It's been way too long since I posted. But I heard something today that I really liked and I thought I would share it.
We were talking about how sometime you are working with a child and you accidentally do something to scare them or make them angry. As adults, we very quickly push to fix the situation:
"Oh, it's okay baby. You're okay, there's nothing to be afraid of."
Or:
"You don't need to be upset. We'll fix your toy."
But, how many of us respond by STAYING in the negative affect WITH the child?
"Wow! That was SCARY! My heart is going so fast. I feel so scared."
Or:
"I HATE when my toys break! It makes me so angry and I want to throw my toy when it doesn't work!!!"
The point made in this discussion is that many adults are in therapy because they do not know how to be comfortable while in negative affect. They do not know how to solve problems or deal with things while flooded by negative emotion.

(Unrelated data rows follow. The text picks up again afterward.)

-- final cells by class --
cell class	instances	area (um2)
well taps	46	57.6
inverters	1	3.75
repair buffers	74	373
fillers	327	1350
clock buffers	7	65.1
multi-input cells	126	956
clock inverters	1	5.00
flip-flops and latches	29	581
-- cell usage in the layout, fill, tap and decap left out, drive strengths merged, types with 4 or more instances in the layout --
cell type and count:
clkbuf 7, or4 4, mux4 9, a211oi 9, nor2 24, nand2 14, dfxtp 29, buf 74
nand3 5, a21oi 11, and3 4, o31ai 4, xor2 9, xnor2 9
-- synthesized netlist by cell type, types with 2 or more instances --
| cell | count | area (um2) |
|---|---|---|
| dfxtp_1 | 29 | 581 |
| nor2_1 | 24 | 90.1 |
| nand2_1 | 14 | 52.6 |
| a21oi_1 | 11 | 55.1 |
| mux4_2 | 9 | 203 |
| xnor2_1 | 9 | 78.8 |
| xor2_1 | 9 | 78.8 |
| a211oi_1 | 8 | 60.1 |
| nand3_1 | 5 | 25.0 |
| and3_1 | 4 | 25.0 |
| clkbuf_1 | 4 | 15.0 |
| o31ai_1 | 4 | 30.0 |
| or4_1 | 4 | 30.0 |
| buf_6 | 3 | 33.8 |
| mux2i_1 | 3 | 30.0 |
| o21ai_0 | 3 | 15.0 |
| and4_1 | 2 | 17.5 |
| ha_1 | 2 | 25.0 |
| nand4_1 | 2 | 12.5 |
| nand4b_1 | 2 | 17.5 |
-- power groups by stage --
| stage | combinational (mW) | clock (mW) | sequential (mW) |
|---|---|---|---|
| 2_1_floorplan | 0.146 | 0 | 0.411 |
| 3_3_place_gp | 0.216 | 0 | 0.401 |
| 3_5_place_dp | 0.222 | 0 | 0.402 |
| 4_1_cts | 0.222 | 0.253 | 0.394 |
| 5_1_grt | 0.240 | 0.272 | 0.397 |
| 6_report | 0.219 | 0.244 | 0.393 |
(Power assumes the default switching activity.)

So... how do we work on that with our kids? We provide a safety net (our relationship) while we explore negative affect with them. We use the security of our relationship and the trust our kids have in us to keep them safe and help them and instead of immediately fixing that emotion for them, we grab their hands and we explore it - explore the negative. We talk about what it feels like and how hard it is to think and how sometimes you just feel like crying. You help them see that you know what it feels like to be sad, frustrated, overwhelmed, angry - you know because you're feeling it WITH them and they can tell by your words and affect and actions. And then, we support them while they come up with their own ideas to fix their toy or breathe deep or hug mom to feel better. We give them time to deal with the flood of emotion, calm themselves down and find a solution - independently. And we are very, very careful not to ignore the opportunity to learn how to live life while not completely positive. What a gift to give to your child - a chance to feel confident working THROUGH negative affect as opposed to never getting the chance to deal with it.
Kind of sounds like our Heavenly Father giving us strength to bear our burdens rather than taking them away, huh? So cool...
Great analogy and insight! I will try and practice this technique with my kiddos. Thanks, Steph!